==> config.mk <==
export PLATFORM = sky130hd
export DESIGN_NAME = r2r_dac_slew_driver
export DESIGN_NICKNAME = d
export VERILOG_FILES = /design/src/rtl/r2r_dac_slew_driver.sv
export SDC_FILE = /design/constraint.sdc
export NUM_CORES = 1
export LEC_CHECK = 0
export ABC_CLOCK_PERIOD_IN_PS = 5300
export BUFFER_PORTS_ARGS = -buffer_cell sky130_fd_sc_hd__buf_4
export CORE_UTILIZATION = 40
export CTS_CLUSTER_SIZE = 14
export DETAILED_ROUTE_END_ITERATION = 10
export PLACE_DENSITY_LB_ADDON = 0.05
export SYNTH_ARGS = -nofsm -noshare
export SYNTH_HDL_FRONTEND = slang
export SYNTH_SLANG_ARGS = --single-unit
==> constraint.sdc <==
create_clock -name clk -period 5.3 [get_ports clk]
set_input_delay 1.06 -clock clk [delete_from_list [all_inputs] [get_ports clk]]
set_output_delay 1.06 -clock clk [all_outputs]
set_load 0.01 [all_outputs]
==> src/rtl/r2r_dac_slew_driver.sv <==
// Millivolt-to-code driver for an R-2R ladder DAC: scales a 0..FULL_SCALE_MV setpoint to a code,
// then slews the ladder output one LSB every STEP_CYCLES clocks until it reaches that code.
module r2r_dac_slew_driver #(
    parameter int unsigned WIDTH         = 8,
    parameter int unsigned FULL_SCALE_MV = 3300,
    parameter int unsigned SCALE_K       = 20257,
    parameter int unsigned STEP_CYCLES   = 256
) (
    input  logic             clk,
    input  logic             reset,
    input  logic             enable,
    input  logic             load,
    input  logic [15:0]      target_mV,
    output logic             ready,
    output logic             busy,
    output logic             settled,
    output logic [WIDTH-1:0] target_code,
    output logic [WIDTH-1:0] r2r_out
);

    localparam int unsigned CntW = (STEP_CYCLES > 1) ? $clog2(STEP_CYCLES) : 1;
    localparam logic [CntW-1:0] CntMax = CntW'(STEP_CYCLES - 1);
    localparam logic [15:0] FullMv = 16'(FULL_SCALE_MV);
    localparam logic [31:0] RoundHalf = 32'h0002_0000;

    typedef enum logic [1:0] {StIdle, StMul, StRnd, StSlew} state_e;

    state_e            state_q, state_d;
    logic [15:0]       mv_q, mv_d;
    logic [31:0]       prod_q, prod_d;
    logic [WIDTH-1:0]  code_q, code_d;
    logic [WIDTH-1:0]  out_q, out_d;
    logic              settled_q, settled_d;
    logic [CntW-1:0]   cnt_q, cnt_d;

    logic [31:0]       round_sum;
    logic [31:0]       shifted;
    logic [WIDTH-1:0]  code_sat;
    logic [WIDTH-1:0]  step_out;
    logic              accept;

    // Fixed-point scale: code = round(mv * SCALE_K / 2^18), saturated to the ladder range.
    assign round_sum = prod_q + RoundHalf;
    assign shifted   = round_sum >> 18;
    assign code_sat  = (|(shifted >> WIDTH)) ? '1 : shifted[WIDTH-1:0];
    assign step_out  = (code_q > out_q) ? out_q + 1'b1 : out_q - 1'b1;

    assign ready       = enable && (state_q == StIdle || state_q == StSlew);
    assign busy        = (state_q != StIdle);
    assign accept      = load && ready;
    assign settled     = settled_q;
    assign target_code = code_q;
    assign r2r_out     = out_q;

    always_comb begin
        state_d   = state_q;
        mv_d      = mv_q;
        prod_d    = prod_q;
        code_d    = code_q;
        out_d     = out_q;
        settled_d = settled_q;
        cnt_d     = cnt_q;

        if (!enable) begin
            state_d   = StIdle;
            out_d     = '0;
            code_d    = '0;
            settled_d = 1'b0;
            cnt_d     = '0;
        end else if (accept) begin
            // Also covers retarget during a slew: the output holds and the new slew starts here.
            mv_d      = (target_mV > FullMv) ? FullMv : target_mV;
            settled_d = 1'b0;
            cnt_d     = '0;
            state_d   = StMul;
        end else begin
            unique case (state_q)
                StMul: begin
                    prod_d  = {16'd0, mv_q} * SCALE_K;
                    state_d = StRnd;
                end
                StRnd: begin
                    code_d = code_sat;
                    if (code_sat == out_q) begin
                        state_d   = StIdle;
                        settled_d = 1'b1;
                    end else begin
                        state_d = StSlew;
                    end
                end
                StSlew: begin
                    if (cnt_q == CntMax) begin
                        cnt_d = '0;
                        out_d = step_out;
                        if (step_out == code_q) begin
                            state_d   = StIdle;
                            settled_d = 1'b1;
                        end
                    end else begin
                        cnt_d = cnt_q + 1'b1;
                    end
                end
                default: begin
                end
            endcase
        end
    end

    always_ff @(posedge clk or posedge reset) begin
        if (reset) begin
            state_q   <= StIdle;
            mv_q      <= '0;
            prod_q    <= '0;
            code_q    <= '0;
            out_q     <= '0;
            settled_q <= 1'b0;
            cnt_q     <= '0;
        end else begin
            state_q   <= state_d;
            mv_q      <= mv_d;
            prod_q    <= prod_d;
            code_q    <= code_d;
            out_q     <= out_d;
            settled_q <= settled_d;
            cnt_q     <= cnt_d;
        end
    end

endmodule

==> summary.txt <==
Routing
  – Drt total wl: 15.8 mm
  – Vias: 5047
  – DR vias/cell: 5.40
  – Drt first pass iters: 5
  – Drt wl/cell: 16.9 um
  – Detail Route Antenna Nets: 0
  – Residual DRC: 0
  – Initial DRC count: 157

Yosys
  – Synth area leaders: ha_1 24%, dfrtp_1 21%, fa_1 18%
  – Register bit total from synthesis: 57
  – Post-synthesis sequential area ratio: 0.214
  – XOR/XNOR Fraction of Synth Area: 0.0436
  – Mean post-synth cell area: 10.1 um^2
  – Compound-Gate Fraction of Synth Area: 0.143
  – Post-synthesis cell area: 0.00666 mm^2
  – Post-synth EDFFs: 0
  – Synth warnings: 0
  – FFs w/ async S/R, synth: 1.00
  – Post-Syn Instances: 657
  – Fraction of the mapped netlist area in adder cells: 0.422
  – Synth top cells by count: 127 x ha_1, 78 x inv_1, 61 x fa_1
  – Syn Nets: 865
  – Main flop type after synthesis: dfrtp_1
  – Synth area leader: ha_1
  – Most common cell in the synthesized netlist: ha_1
  – Post-Synth Simple-Gate Area: 0.114
  – Top cell type's share of synthesized area: 0.238
  – Largest family of logic cells by synthesized area: adder cells
  – Yosys cell types: 64
  – Mux cell area share after synthesis: 0.00977

Global route
  – Largest net degree at the start of global routing: 58
  – Overflow after GRT: 0
  – Tot GR Track Use: 0.202
  – First-pass GRT wire length: 26.2 mm
  – Vias in the first global route: 5161
  – Initial antenna violation count: 0

Place
  – DP Wirelength: 12.9 mm
  – Placed insts: 919
  – I/O Buffers: 38
  – Placer Congestion: 0.841

Clock tree
  – CTS Sinks: 57
  – Worst-Skew Late Latency: 340 ps
  – Hold Buf Count CTS: 0
  – Worst-path clk slew: 50 ps
  – Clock root buffer: clkbuf_16
  – Bufs on Longest Clock Path: 2
  – CTS tree: built
  – H-tree levels: 3
  – Post-CTS Setup Bufs: 0
  – Num CTS Buffers: 9

Power and ir drop
  – Comb power frac: 0.757
  – Net Sw Frac: 0.484
  – Total power: 4.92 mW
  – Peak supply drop: 0.000489 V
  – Pwr dens: 647 mW/mm^2
  – Sequential power share: 0.130
  – Int Pwr: 2.54 mW
  – NetSw: 2.38 mW
  – P_leak: 3.84 nW
  – Clock power frac: 0.112

Setup path
  – Crit Path Max Fanout: 4
  – Startpoint Class: register
  – Setup CP Type: reg2reg
  – Req. time, crit path: 5570 ps
  – Worst path arrival time: 5390 ps
  – Crit. End Element: register

Timing
  – Tmin final: 5120 ps
  – Hold_ws: 498 ps
  – Period utilisation layout: 0.966
  – Final Hold Viols: 0
  – Finish-stage setup viols: 0
  – Slew @ Worst Pin: 1090 ps
  – Clock Skew: 8.18 ps
  – Fmax: 195 MHz
  – Slew headroom: 0.267
  – Fin. max-slew vios: 0

Floorplan
  – # IOs: 39
  – Die area: 0.0172 mm^2
  – Die X: 131 um
  – Core ar.: 0.0161 mm^2
  – Die Y: 131 um
  – # rows: 46
  – Starting Density: 0.415

Flow run
  – MaxCap Viol Count: 0

Final layout
  – Area grow syn2layout: 14.1%
  – Layout cells sized above 1: 0.132
  – ANT cells: 0
  – # nets final: 922
  – Fillers: 1516
  – Non-Filler Instances: 935

Outcome
  – Status: completed

Hold path
  – HP Class: reg2reg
^^^^^^^^
Show each line from the listing above that includes the word "StSlew".

=== Result ===
    typedef enum logic [1:0] {StIdle, StMul, StRnd, StSlew} state_e;
    assign ready       = enable && (state_q == StIdle || state_q == StSlew);
                        state_d = StSlew;
                StSlew: begin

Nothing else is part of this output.